Yeah, but it doesn't look as good as a BD, not by a long shot.


----------



## revol68 (Feb 17, 2010)

kyser_soze said:


> Yeah, but it doesn't look as good as a BD, not by a long shot.



A) who the fuck buys digital media these days, rich idiots and people who don't know how to work round it.

B) the difference between a high quality x264 file and Blu Ray is going to be very very hard to spot for most people even on a 40" screen.

C) what difference there is certainly isn't worth the price of the disc nor the hassle of having to deal with physical copies, loading them up etc.

Physical discs are dying on their arse.


----------



## ChrisFilter (Feb 17, 2010)

kyser_soze said:


> Yeah, but it doesn't look as good as a BD, not by a long shot.

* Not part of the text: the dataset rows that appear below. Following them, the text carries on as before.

This design comes from an exercise in tuning for small area, a short achievable clock period and few clock cycles per item on the open sky130 flow, not from production work.
Where RTL was checked, it was by simulation tests only, not by an equivalence proof against the original.

==> flow/design.v <==
module div(
    input                               clk,
    input                               resetn,
    input                               signed_div_i,
    input   [31:0]                   operand1_i,
    input   [31:0]                   operand2_i,
    input                               start_i,
    input                               annul_i,
    output  reg[63:0]          result_o,
    output  reg                         ready_o
);
localparam S_IDLE = 3'd0;
localparam S_NEG  = 3'd1;
localparam S_NORM = 3'd2;
localparam S_ITER = 3'd3;
localparam S_DONE = 3'd4;
reg [2:0]  state;
reg [32:0] rem;
reg [32:0] dsr;
reg [31:0] quo;
reg [4:0]  cnt;
reg [5:0]  lz_a;      
reg [5:0]  lz_b;      
reg        sa;        
reg        neg_q;     
wire sa_in = signed_div_i & operand1_i[31];
wire sb_in = signed_div_i & operand2_i[31];
wire b_zero = ~|operand2_i;
wire [32:0] a_ext = {sa_in, operand1_i};
wire [32:0] b_ext = {sb_in, operand2_i};
function [5:0] lzc32;
    input [31:0] v;
    reg [15:0] v16;
    reg [7:0]  v8;
    reg [3:0]  v4;
    reg [1:0]  v2;
    reg [4:0]  n;
    begin
        n[4] = ~|v[31:16];
        v16  = n[4] ? v[15:0] : v[31:16];
        n[3] = ~|v16[15:8];
        v8   = n[3] ? v16[7:0] : v16[15:8];
        n[2] = ~|v8[7:4];
        v4   = n[2] ? v8[3:0] : v8[7:4];
        n[1] = ~|v4[3:2];
        v2   = n[1] ? v4[1:0] : v4[3:2];
        n[0] = ~v2[1];
        lzc32 = {~|v, n & {5{|v}}};
    end
endfunction
wire [5:0] lz_a_in = lzc32(operand1_i ^ {32{sa_in}});
wire [5:0] lz_b_in = lzc32((operand2_i ^ {32{sb_in}}) | 32'd1);
wire small_in = (lz_b_in + {5'd0, sa_in}) < lz_a_in;
wire sd = dsr[32];
wire sub = sa | ~sd;
wire [33:0] x = {rem[32], rem};
wire [33:0] y = {dsr[32], dsr} ^ {34{sub}};
wire [33:0] g0 = x & y;
wire [33:0] p0 = x ^ y;
wire [33:0] gg [0:6];
wire [33:0] pp [0:6];
assign gg[0] = g0;
assign pp[0] = p0;
genvar k, i;
generate
    for (k = 0; k < 6; k = k + 1) begin : ks
        for (i = 0; i < 34; i = i + 1) begin : kb
            if (i >= (1 << k)) begin : comb
                assign gg[k+1][i] = gg[k][i] | (pp[k][i] & gg[k][i - (1 << k)]);
                assign pp[k+1][i] = pp[k][i] & pp[k][i - (1 << k)];
            end else begin : pass
                assign gg[k+1][i] = gg[k][i];
                assign pp[k+1][i] = pp[k][i];
            end
        end
    end
endgenerate
wire [33:0] gt = gg[6];
wire [33:0] pt = pp[6];
wire [33:0] carry = {gt[32:0] | (pt[32:0] & {33{sub}}), sub};
wire [33:0] sum = p0 ^ carry;
wire neg_le = p0[33] ^ gt[32];
wire take = sa ? neg_le : ~sum[33];
wire [5:0] first = lz_b - lz_a + {5'd0, sa};
always @(*) begin
    result_o = {rem[31:0], quo};
end
always @(posedge clk) begin
    if (resetn == 1'b0) begin
        state   <= S_IDLE;
        ready_o <= 1'b0;
    end else begin
        case (state)
            S_IDLE: begin
                ready_o <= 1'b0;
                quo     <= 32'd0;
                dsr     <= b_ext;
                lz_a    <= lz_a_in;
                lz_b    <= lz_b_in;
                sa      <= sa_in;
                neg_q   <= sa_in ^ sb_in;
                if (b_zero | ~small_in & sa_in & ~sb_in) rem <= 33'd0;
                else                                    rem <= a_ext;
                if (start_i && !annul_i) begin
                    if (b_zero | small_in) begin
                        state   <= S_DONE;
                        ready_o <= 1'b1;
                    end else if (sa_in & ~sb_in) begin
                        state <= S_NEG;
                    end else begin
                        state <= S_NORM;
                    end
                end
            end
            S_NEG: begin
                rem <= a_ext;
                dsr <= sum[32:0];
                state <= annul_i ? S_IDLE : S_NORM;
            end
            S_NORM: begin
                if (annul_i) begin
                    state <= S_IDLE;
                end else if (!take) begin
                    state   <= S_DONE;
                    ready_o <= 1'b1;
                end else begin
                    if (neg_q) rem <= sum[32:0];
                    quo   <= {32{neg_q}};
                    dsr   <= dsr << first[4:0];
                    cnt   <= first[4:0];
                    state <= S_ITER;
                end
            end
            S_ITER: begin
                if (annul_i) begin
                    state <= S_IDLE;
                end else begin
                    if (take) rem <= sum[32:0];
                    quo <= {quo[30:0], take ^ neg_q};
                    dsr <= {dsr[32], dsr[32:1]};
                    cnt <= cnt - 5'd1;
                    if (cnt == 5'd0) begin
                        state   <= S_DONE;
                        ready_o <= 1'b1;
                    end
                end
            end
            default: begin
                state   <= S_IDLE;
                ready_o <= 1'b0;
            end
        endcase
    end
end
endmodule
export LEC_CHECK = 0
export CAP_MARGIN = 20
export CORE_MARGIN = 2
export CORE_UTILIZATION = 40
export SLEW_MARGIN = 20
create_clock -name core_clock -period 5.0 [get_ports {clk}]
run.sh (not shown) runs the stock make flow with config.mk's settings and CLKGATE_MAP_FILE= SYNTH_SCRIPT=/design/flow/synth_recipe.tcl, a recipe that flattens the netlist after the stock synthesis.
The baseline produced a layout that fails on negative setup slack.
Change:
--- a/flow/design.v
+++ b/flow/design.v
@@ -19,15 +19,20 @@
 reg [32:0] dsr;
 reg [31:0] quo;
 reg [4:0]  cnt;
-reg [5:0]  lz_a;      
-reg [5:0]  lz_b;      
-reg        sa;        
-reg        neg_q;     
 wire sa_in = signed_div_i & operand1_i[31];
 wire sb_in = signed_div_i & operand2_i[31];
+reg  sa;       
+reg  neg_q;    
 wire b_zero = ~|operand2_i;
 wire [32:0] a_ext = {sa_in, operand1_i};
 wire [32:0] b_ext = {sb_in, operand2_i};
+wire sd = dsr[32];
+wire do_add = ~sa & sd;
+wire [33:0] x = {rem[32], rem};
+wire [33:0] y = do_add ? {dsr[32], dsr} : ~{dsr[32], dsr};
+wire [33:0] sum = x + y + {33'd0, ~do_add};
+wire eq = (rem == dsr);
+wire take = sa ? (sum[33] | eq) : ~sum[33];
 function [5:0] lzc32;
     input [31:0] v;
     reg [15:0] v16;
@@ -48,40 +53,9 @@
         lzc32 = {~|v, n & {5{|v}}};
     end
 endfunction
-wire [5:0] lz_a_in = lzc32(operand1_i ^ {32{sa_in}});
-wire [5:0] lz_b_in = lzc32((operand2_i ^ {32{sb_in}}) | 32'd1);
-wire small_in = (lz_b_in + {5'd0, sa_in}) < lz_a_in;
-wire sd = dsr[32];
-wire sub = sa | ~sd;
-wire [33:0] x = {rem[32], rem};
-wire [33:0] y = {dsr[32], dsr} ^ {34{sub}};
-wire [33:0] g0 = x & y;
-wire [33:0] p0 = x ^ y;
-wire [33:0] gg [0:6];
-wire [33:0] pp [0:6];
-assign gg[0] = g0;
-assign pp[0] = p0;
-genvar k, i;
-generate
-    for (k = 0; k < 6; k = k + 1) begin : ks
-        for (i = 0; i < 34; i = i + 1) begin : kb
-            if (i >= (1 << k)) begin : comb
-                assign gg[k+1][i] = gg[k][i] | (pp[k][i] & gg[k][i - (1 << k)]);
-                assign pp[k+1][i] = pp[k][i] & pp[k][i - (1 << k)];
-            end else begin : pass
-                assign gg[k+1][i] = gg[k][i];
-                assign pp[k+1][i] = pp[k][i];
-            end
-        end
-    end
-endgenerate
-wire [33:0] gt = gg[6];
-wire [33:0] pt = pp[6];
-wire [33:0] carry = {gt[32:0] | (pt[32:0] & {33{sub}}), sub};
-wire [33:0] sum = p0 ^ carry;
-wire neg_le = p0[33] ^ gt[32];
-wire take = sa ? neg_le : ~sum[33];
-wire [5:0] first = lz_b - lz_a + {5'd0, sa};
+wire [5:0] lz_r = lzc32(rem[31:0] ^ {32{sa}});
+wire [5:0] lz_d = lzc32((dsr[31:0] ^ {32{sd}}) | 32'd1);
+wire [5:0] first = lz_d - lz_r + {5'd0, sa};
 always @(*) begin
     result_o = {rem[31:0], quo};
 end
@@ -95,14 +69,12 @@
                 ready_o <= 1'b0;
                 quo     <= 32'd0;
                 dsr     <= b_ext;
-                lz_a    <= lz_a_in;
-                lz_b    <= lz_b_in;
                 sa      <= sa_in;
                 neg_q   <= sa_in ^ sb_in;
-                if (b_zero | ~small_in & sa_in & ~sb_in) rem <= 33'd0;
-                else                                    rem <= a_ext;
+                if (sa_in & ~sb_in | b_zero) rem <= 33'd0;
+                else                   rem <= a_ext;
                 if (start_i && !annul_i) begin
-                    if (b_zero | small_in) begin
+                    if (b_zero) begin
                         state   <= S_DONE;
                         ready_o <= 1'b1;
                     end else if (sa_in & ~sb_in) begin
Result: The new run finished but fails on negative setup slack; core utilization grows by 4.3 points; routed wire length came out higher by 16%; first-iteration DRC count rises by 9.9%; worst setup slack got worse by 320 ps; sequential share of layout area drops by 3.8 points; cell count grows by 7.6%; flip-flop and latch count falls by 10; count of clock-buffer cells in the layout falls by 8; register-to-register slack degrades by 1300 ps; design area climbs by 9.1%; non-clock buffer count went up by 123; synthesized area increases by 1.9%.
No functional check of the RTL was part of any run of this note.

No, but then I don't really care. I'm a fan of 'GED' - good enough definition. I've got it running through a 24" 1080p telly in the bedroom and standard def 700MB xvid AVIs look great. Not blu-ray great, but definitely good enough great. Difference is that the PS2 would have been at least £200, plus the cost of the media remote, and then I'd have to pay £15 per blu-ray disc. As it stands, Xbox was £90, movies and TV are 'free'.


----------



## stupid dogbot (Feb 17, 2010)

revol68 said:


> Physical discs are dying on their arse.



Complete, utter crap.



revol68 said:


> A) who the fuck buys digital media these days, rich idiots and people who don't know how to work round it.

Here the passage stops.